Berço do coronavírus, China ainda é o paraíso. Pelo menos no vôlei.

Berço do coronavírus, China ainda é o paraíso. Pelo menos no vôlei.

Bruno Voloch

08 de maio de 2020 | 09h45

A China, berço do coronavírus, vai se libertando do isolamento.

A população está sendo autorizada pelo governo a retomar sua rotina de trabalho. Paralelamente, o transporte público também voltou a funcionar após meses de inatividade.

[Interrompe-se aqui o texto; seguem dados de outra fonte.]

==> config.mk <==
export PLATFORM = sky130hd
export DESIGN_NAME = apb_csr_slave
export DESIGN_NICKNAME = d
export VERILOG_FILES = /design/src/rtl/apb_csr_pkg.sv /design/src/rtl/csr_w1c_reg.sv /design/src/rtl/apb_csr_slave.sv
export SDC_FILE = /design/constraint.sdc
export NUM_CORES = 1
export LEC_CHECK = 0
export CAP_MARGIN = 5
export CORE_AREA = 2 2 66 94
export CTS_CLUSTER_DIAMETER = 100
export DETAILED_ROUTE_END_ITERATION = 7
export DIE_AREA = 0 0 68 96
export PLACE_DENSITY = 0.83
export SLEW_MARGIN = 0
export SYNTH_ARGS = -nofsm -noshare
export SYNTH_HDL_FRONTEND = slang
export SYNTH_SLANG_ARGS = --single-unit
==> constraint.sdc <==
create_clock -name pclk -period 3.7 [get_ports pclk]
set_input_delay 0.74 -clock pclk [delete_from_list [all_inputs] [get_ports pclk]]
set_output_delay 0.74 -clock pclk [all_outputs]
set_load 0.05 [all_outputs]
==> src/rtl/apb_csr_pkg.sv <==
// Shared constants, address map and FSM state type for the APB CSR completer.
package apb_csr_pkg;

  localparam int unsigned DATA_W = 8;
  localparam int unsigned ADDR_W = 8;
  localparam int unsigned CNT_W  = 4;

  localparam logic [ADDR_W-1:0] CSR_ID_ADDR       = 8'h00;
  localparam logic [ADDR_W-1:0] CSR_CTRL_ADDR     = 8'h01;
  localparam logic [ADDR_W-1:0] CSR_STATUS_ADDR   = 8'h02;
  localparam logic [ADDR_W-1:0] CSR_INT_STAT_ADDR = 8'h03;
  localparam logic [ADDR_W-1:0] CSR_INT_EN_ADDR   = 8'h04;
  localparam logic [ADDR_W-1:0] CSR_SCRATCH_BASE  = 8'h05;

  localparam logic [DATA_W-1:0] CTRL_RST     = 8'h00;
  localparam logic [DATA_W-1:0] STATUS_RST   = 8'h00;
  localparam logic [DATA_W-1:0] INT_STAT_RST = 8'h00;
  localparam logic [DATA_W-1:0] INT_EN_RST   = 8'h00;
  localparam logic [DATA_W-1:0] SCRATCH_RST  = 8'h00;

  typedef enum logic [0:0] {
    IDLE   = 1'b0,
    ACCESS = 1'b1
  } apb_slv_state_e;

endpackage

==> src/rtl/csr_w1c_reg.sv <==
// 8-bit sticky status register: event bits set it, write-1-to-clear, set wins.
import apb_csr_pkg::*;

module csr_w1c_reg (
  input  logic              pclk,
  input  logic              prst,
  input  logic [DATA_W-1:0] set,
  input  logic [DATA_W-1:0] clr_mask,
  input  logic              we,
  output logic [DATA_W-1:0] q
);

  logic [DATA_W-1:0] q_r;
  logic [DATA_W-1:0] clr_eff;

  always_comb begin
    clr_eff = we ? clr_mask : '0;
  end

  always_ff @(posedge pclk) begin
    if (prst) q_r <= INT_STAT_RST;
    else      q_r <= (q_r & ~clr_eff) | set;
  end

  assign q = q_r;

endmodule

==> src/rtl/apb_csr_slave.sv <==
// APB completer for a small CSR bank with programmable wait states.
// Optional error response on illegal accesses: define APB_CSR_SLVERR_EN.
import apb_csr_pkg::*;

module apb_csr_slave #(
  parameter int unsigned       WAIT_STATES = 0,
  parameter int unsigned       NUM_SCRATCH = 3,
  parameter logic [DATA_W-1:0] ID_VALUE    = 8'hA5
) (
  input  logic              pclk,
  input  logic              prst,
  input  logic              psel,
  input  logic              penable,
  input  logic              pwrite,
  input  logic [ADDR_W-1:0] paddr,
  input  logic [DATA_W-1:0] pwdata,
  output logic [DATA_W-1:0] prdata,
  output logic              pready,
  output logic              pslverr,
  input  logic [DATA_W-1:0] status_i,
  input  logic [DATA_W-1:0] event_i,
  output logic [DATA_W-1:0] ctrl_o,
  output logic              irq_o
);

  localparam int unsigned SCR_N = (NUM_SCRATCH == 0) ? 1 : NUM_SCRATCH;

  apb_slv_state_e    state_q, state_d;
  logic [CNT_W-1:0]  cnt_q, cnt_d;
  logic              xfer_done;
  logic              wr_en;

  logic [DATA_W-1:0] ctrl_q;
  logic [DATA_W-1:0] status_q;
  logic [DATA_W-1:0] int_en_q;
  logic [DATA_W-1:0] int_stat;
  logic [DATA_W-1:0] scratch_q [SCR_N];
  logic              irq_q;

  logic              hit_id, hit_ctrl, hit_status, hit_int_stat, hit_int_en;
  logic [SCR_N-1:0]  hit_scr;
  logic [DATA_W-1:0] rd_mux;
  logic              slv_err;

  // State register
  always_ff @(posedge pclk) begin
    if (prst) begin
      state_q <= IDLE;
      cnt_q   <= '0;
    end else begin
      state_q <= state_d;
      cnt_q   <= cnt_d;
    end
  end

  // Next-state and wait counter
  always_comb begin
    state_d = state_q;
    cnt_d   = cnt_q;
    case (state_q)
      IDLE: begin
        if (psel && !penable) begin
          state_d = ACCESS;
          cnt_d   = CNT_W'(WAIT_STATES);
        end
      end
      ACCESS: begin
        if (!psel) begin
          state_d = IDLE;
        end else if (penable) begin
          if (cnt_q != '0) cnt_d   = cnt_q - 1'b1;
          else             state_d = IDLE;
        end
      end
      default: state_d = IDLE;
    endcase
  end

  assign xfer_done = !prst && (state_q == ACCESS) && psel && penable && (cnt_q == '0);
  assign wr_en     = xfer_done && pwrite;

  // Address decode and read mux
  always_comb begin
    hit_id       = (paddr == CSR_ID_ADDR);
    hit_ctrl     = (paddr == CSR_CTRL_ADDR);
    hit_status   = (paddr == CSR_STATUS_ADDR);
    hit_int_stat = (paddr == CSR_INT_STAT_ADDR);
    hit_int_en   = (paddr == CSR_INT_EN_ADDR);
    hit_scr      = '0;
    rd_mux       = '0;
    for (int unsigned i = 0; i < SCR_N; i++) begin
      hit_scr[i] = (i < NUM_SCRATCH) && (paddr == CSR_SCRATCH_BASE + ADDR_W'(i));
      if (hit_scr[i]) rd_mux = scratch_q[i];
    end
    if (hit_id)       rd_mux = ID_VALUE;
    if (hit_ctrl)     rd_mux = ctrl_q;
    if (hit_status)   rd_mux = status_q;
    if (hit_int_stat) rd_mux = int_stat;
    if (hit_int_en)   rd_mux = int_en_q;
  end

`ifdef APB_CSR_SLVERR_EN
  logic mapped;
  logic illegal;

  always_comb begin
    mapped  = hit_id || hit_ctrl || hit_status || hit_int_stat || hit_int_en || (|hit_scr);
    illegal = !mapped || (pwrite && (hit_id || hit_status));
    slv_err = xfer_done && illegal;
  end
`else
  assign slv_err = 1'b0;
`endif

  // Register bank; writes to RO or unmapped addresses hit nothing
  always_ff @(posedge pclk) begin
    if (prst) begin
      ctrl_q   <= CTRL_RST;
      status_q <= STATUS_RST;
      int_en_q <= INT_EN_RST;
      irq_q    <= 1'b0;
      for (int unsigned i = 0; i < SCR_N; i++) scratch_q[i] <= SCRATCH_RST;
    end else begin
      status_q <= status_i;
      irq_q    <= |(int_stat & int_en_q);
      if (wr_en && hit_ctrl)   ctrl_q   <= pwdata;
      if (wr_en && hit_int_en) int_en_q <= pwdata;
      for (int unsigned i = 0; i < SCR_N; i++) begin
        if (wr_en && hit_scr[i]) scratch_q[i] <= pwdata;
      end
    end
  end

  csr_w1c_reg u_int_stat (
    .pclk     (pclk),
    .prst     (prst),
    .set      (event_i),
    .clr_mask (pwdata),
    .we       (wr_en && hit_int_stat),
    .q        (int_stat)
  );

  assign pready  = xfer_done;
  assign pslverr = slv_err;
  assign prdata  = (xfer_done && !slv_err) ? rd_mux : '0;
  assign ctrl_o  = ctrl_q;
  assign irq_o   = irq_q;

endmodule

Com o quadro da pandemia aparentemente controlado, a China respira. E investe.

No esporte idem.

As principais estrelas do vôlei mundial deixam de lado o medo e continuam cedendo as milionários propostas chinesas. Kelsey Robinson, jogadora da seleção dos Estados Unidos, é mais uma que desembarcará no país no segundo semestre.

Ela saiu do Fenerbahçe da Turquia e assinou com o Guangdong Evergrande.

Será a terceira passagem dela pela China.

Kelsey Robinson, 27 anos, passou duas vezes pelo Beijing.

Ela assim atende o pedido de Karch Kiraly. O técnico nunca escondeu o desejo de ver suas principais jogadoras atuando em ligas curtas, rentaváveis e menos desgastantes antes dos jogos olímpicos.